Minority or endangered languages are facing a crisis. According to UNESCO, at least 43% of the estimated 6000 languages spoken in the world are endangered. Even though my grandparents spoke an endangered language and language preservation has been my passion for many years, I only recently understood that fonts—the symbols that appear when you type on a keyboard—play a key role in enabling minority language speakers to digitize and preserve their languages on the internet and in print. Until now, many minority languages lacked fonts.
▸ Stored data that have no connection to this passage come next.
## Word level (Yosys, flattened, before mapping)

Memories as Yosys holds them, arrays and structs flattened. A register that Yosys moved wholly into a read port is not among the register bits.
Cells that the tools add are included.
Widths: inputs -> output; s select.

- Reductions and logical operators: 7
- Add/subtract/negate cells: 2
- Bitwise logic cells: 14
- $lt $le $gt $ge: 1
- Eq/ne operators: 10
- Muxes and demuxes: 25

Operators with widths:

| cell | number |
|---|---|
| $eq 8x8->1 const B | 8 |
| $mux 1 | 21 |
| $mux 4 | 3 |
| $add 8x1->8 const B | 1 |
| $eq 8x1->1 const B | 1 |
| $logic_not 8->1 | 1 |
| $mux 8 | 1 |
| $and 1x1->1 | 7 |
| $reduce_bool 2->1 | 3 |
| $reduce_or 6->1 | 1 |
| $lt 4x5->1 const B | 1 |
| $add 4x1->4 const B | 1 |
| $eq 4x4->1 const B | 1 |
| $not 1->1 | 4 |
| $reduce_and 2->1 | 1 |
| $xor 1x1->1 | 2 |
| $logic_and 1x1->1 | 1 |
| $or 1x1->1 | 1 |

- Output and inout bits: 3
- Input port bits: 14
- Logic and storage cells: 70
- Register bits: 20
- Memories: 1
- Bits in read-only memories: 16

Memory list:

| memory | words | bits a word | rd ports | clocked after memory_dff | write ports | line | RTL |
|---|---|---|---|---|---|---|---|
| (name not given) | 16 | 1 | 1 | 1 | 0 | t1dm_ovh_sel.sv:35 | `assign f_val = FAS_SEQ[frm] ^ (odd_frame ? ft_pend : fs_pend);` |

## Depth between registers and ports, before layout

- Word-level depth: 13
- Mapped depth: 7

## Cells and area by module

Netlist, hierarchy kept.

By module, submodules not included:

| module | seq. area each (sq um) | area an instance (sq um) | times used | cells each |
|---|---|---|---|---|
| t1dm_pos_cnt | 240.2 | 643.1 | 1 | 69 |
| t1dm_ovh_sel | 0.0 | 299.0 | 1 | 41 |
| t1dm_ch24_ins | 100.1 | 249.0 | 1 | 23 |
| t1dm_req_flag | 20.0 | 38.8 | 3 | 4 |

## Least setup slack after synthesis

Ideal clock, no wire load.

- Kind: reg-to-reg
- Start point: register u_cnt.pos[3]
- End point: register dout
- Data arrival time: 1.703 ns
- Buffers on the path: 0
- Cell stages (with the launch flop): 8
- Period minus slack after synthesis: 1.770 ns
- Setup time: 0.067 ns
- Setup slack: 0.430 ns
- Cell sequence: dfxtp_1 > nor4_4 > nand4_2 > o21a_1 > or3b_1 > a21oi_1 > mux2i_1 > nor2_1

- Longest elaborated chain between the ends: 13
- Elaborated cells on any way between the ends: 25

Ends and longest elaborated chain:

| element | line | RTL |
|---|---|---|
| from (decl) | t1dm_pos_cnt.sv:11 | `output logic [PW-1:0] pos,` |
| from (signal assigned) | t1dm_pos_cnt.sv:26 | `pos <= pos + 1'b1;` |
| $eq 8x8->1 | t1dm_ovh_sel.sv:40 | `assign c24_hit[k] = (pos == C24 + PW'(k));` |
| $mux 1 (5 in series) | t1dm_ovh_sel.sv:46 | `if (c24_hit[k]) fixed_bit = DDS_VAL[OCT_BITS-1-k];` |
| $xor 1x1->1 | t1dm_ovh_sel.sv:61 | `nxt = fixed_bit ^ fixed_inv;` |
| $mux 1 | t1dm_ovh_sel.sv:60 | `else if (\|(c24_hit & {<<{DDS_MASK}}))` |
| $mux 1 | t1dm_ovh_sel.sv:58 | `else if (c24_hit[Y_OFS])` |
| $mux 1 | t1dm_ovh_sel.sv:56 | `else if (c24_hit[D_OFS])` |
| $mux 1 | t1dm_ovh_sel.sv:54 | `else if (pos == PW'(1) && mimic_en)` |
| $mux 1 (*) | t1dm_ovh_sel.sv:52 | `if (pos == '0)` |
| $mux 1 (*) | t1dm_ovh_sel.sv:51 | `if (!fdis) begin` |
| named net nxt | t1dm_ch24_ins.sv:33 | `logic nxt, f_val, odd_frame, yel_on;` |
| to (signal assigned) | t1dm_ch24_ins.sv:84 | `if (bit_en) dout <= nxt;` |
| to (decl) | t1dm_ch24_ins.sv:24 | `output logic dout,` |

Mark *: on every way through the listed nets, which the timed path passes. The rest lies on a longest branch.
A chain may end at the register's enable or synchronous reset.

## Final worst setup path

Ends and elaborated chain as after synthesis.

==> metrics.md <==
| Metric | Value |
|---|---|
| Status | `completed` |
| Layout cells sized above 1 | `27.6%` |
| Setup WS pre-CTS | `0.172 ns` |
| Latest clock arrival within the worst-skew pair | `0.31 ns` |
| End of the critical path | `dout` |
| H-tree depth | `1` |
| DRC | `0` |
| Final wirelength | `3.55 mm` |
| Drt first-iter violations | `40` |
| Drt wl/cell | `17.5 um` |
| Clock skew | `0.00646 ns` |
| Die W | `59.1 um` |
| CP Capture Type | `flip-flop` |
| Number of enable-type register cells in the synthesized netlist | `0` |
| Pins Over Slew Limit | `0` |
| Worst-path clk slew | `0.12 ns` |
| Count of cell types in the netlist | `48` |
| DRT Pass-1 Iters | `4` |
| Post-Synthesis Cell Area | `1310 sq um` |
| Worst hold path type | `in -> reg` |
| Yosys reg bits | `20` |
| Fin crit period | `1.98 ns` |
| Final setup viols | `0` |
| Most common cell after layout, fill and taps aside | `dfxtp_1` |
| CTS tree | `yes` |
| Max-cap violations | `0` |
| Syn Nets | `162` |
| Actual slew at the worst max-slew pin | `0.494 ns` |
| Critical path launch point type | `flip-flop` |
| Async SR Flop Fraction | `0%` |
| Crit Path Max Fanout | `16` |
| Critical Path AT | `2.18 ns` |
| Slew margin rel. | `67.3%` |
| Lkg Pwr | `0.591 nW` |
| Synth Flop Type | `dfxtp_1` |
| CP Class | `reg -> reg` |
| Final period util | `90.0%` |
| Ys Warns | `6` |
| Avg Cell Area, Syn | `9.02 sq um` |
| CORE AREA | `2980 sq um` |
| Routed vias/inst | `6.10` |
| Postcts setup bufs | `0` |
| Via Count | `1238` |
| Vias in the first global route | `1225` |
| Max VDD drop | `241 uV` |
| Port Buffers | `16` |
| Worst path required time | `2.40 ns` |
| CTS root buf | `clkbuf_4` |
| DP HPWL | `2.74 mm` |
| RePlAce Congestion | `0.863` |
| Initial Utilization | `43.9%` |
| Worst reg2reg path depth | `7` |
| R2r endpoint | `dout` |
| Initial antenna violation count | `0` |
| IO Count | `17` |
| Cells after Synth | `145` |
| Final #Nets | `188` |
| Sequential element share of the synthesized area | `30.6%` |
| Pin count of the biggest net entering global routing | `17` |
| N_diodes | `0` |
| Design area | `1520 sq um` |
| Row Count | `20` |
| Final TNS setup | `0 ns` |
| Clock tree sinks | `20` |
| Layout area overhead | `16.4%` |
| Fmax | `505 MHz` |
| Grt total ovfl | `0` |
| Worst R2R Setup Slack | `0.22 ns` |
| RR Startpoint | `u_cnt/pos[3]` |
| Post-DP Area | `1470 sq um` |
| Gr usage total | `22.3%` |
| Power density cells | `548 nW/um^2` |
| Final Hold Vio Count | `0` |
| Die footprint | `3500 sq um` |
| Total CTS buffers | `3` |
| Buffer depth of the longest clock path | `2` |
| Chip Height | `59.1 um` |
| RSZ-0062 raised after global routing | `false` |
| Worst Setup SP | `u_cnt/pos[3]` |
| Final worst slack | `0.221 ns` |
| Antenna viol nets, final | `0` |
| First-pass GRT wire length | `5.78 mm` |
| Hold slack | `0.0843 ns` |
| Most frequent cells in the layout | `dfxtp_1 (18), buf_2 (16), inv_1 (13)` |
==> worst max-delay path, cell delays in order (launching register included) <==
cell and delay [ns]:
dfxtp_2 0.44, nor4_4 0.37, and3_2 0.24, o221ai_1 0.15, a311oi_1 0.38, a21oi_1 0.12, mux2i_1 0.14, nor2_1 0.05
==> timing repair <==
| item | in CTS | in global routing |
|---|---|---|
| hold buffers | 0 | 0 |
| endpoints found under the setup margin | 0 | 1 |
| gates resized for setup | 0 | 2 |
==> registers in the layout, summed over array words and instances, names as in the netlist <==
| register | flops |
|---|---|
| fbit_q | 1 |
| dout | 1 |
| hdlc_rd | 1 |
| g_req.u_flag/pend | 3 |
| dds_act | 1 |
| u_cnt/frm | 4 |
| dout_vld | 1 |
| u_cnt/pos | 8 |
From billions of readers to very small language communities, the freely available, open source Noto font family from Google Fonts supports literacy for hundreds of languages. The Cherokee Nation, with an estimated 20,000 speakers, uses Noto on phones for texting, email and teaching their language in the USA. Noto is used every day for Tibetan, millions of African users, and hundreds of languages of Asia. The government of British Columbia in Canada, with a population of 5 million people, wanted to cover all their languages, including indigenous ones, in a single font and merged Noto Sans + Noto Sans Canadian Aboriginal into a single font, BC Sans font.
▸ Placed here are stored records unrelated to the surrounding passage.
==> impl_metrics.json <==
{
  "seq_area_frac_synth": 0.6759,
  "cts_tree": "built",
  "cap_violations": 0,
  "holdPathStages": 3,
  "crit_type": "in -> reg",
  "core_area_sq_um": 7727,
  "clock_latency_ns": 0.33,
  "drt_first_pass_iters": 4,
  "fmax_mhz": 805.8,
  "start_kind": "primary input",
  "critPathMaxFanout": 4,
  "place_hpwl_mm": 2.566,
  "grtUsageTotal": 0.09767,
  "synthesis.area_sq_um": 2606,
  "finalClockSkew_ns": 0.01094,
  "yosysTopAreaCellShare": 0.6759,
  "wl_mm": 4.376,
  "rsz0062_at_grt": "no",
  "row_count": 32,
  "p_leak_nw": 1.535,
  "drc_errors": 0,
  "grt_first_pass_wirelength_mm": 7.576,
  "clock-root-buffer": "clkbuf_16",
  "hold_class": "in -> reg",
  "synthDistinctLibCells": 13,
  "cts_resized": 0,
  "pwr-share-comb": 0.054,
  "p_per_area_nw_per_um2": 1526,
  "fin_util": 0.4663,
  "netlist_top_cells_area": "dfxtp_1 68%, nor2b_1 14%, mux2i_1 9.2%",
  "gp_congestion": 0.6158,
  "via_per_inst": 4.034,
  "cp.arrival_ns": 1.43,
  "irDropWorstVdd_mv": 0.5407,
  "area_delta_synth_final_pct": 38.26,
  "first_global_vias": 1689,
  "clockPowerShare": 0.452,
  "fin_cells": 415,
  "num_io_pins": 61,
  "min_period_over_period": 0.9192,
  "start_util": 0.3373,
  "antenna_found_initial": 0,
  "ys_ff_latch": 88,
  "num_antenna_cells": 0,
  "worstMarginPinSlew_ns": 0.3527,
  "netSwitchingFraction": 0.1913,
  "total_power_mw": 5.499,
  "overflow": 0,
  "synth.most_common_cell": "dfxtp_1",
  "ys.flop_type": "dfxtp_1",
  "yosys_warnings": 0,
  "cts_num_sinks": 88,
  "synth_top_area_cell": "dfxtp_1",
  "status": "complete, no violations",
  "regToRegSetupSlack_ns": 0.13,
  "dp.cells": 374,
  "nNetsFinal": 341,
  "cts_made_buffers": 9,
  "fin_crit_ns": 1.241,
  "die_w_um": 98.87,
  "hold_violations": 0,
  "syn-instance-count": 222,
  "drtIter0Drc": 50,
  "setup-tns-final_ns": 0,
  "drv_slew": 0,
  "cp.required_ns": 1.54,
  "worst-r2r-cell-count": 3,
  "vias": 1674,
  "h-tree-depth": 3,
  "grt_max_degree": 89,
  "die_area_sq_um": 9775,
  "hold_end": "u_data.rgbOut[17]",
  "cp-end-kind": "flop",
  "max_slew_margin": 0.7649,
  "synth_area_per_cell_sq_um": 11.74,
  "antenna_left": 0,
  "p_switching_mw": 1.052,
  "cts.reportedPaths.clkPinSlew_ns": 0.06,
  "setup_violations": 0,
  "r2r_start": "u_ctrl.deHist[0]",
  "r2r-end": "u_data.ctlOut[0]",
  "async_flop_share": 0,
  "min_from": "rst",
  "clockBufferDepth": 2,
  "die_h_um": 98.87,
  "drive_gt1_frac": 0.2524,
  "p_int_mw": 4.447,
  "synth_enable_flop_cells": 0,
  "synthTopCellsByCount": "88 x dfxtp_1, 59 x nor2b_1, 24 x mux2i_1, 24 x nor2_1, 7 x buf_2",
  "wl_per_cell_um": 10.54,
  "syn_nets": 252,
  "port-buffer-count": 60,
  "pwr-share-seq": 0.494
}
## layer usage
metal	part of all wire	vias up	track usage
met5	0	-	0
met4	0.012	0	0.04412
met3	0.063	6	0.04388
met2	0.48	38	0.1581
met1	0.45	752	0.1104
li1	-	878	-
The Noto name comes from the mission, “NO TOfu”—eliminating the tofu-like boxes (???) that appear when no font is available for a user’s text. Noto offers fonts for 146 scripts (writing systems) and over 800 languages, and is opening the door to reading and writing for minority language speakers. Noto is the largest source of fonts for endangered languages. Aligned with Google.org’s support of the Endangered Languages Project and Google’s private sponsorship of UNESCO’s International Conference Language Technologies for All, the Noto project is Google’s ambitious Unicode font project, aiming to continually support 100% of all Unicode characters each year with fully functional fonts. Noto won the Beazley Design Museum Designs of the Year award in 2017.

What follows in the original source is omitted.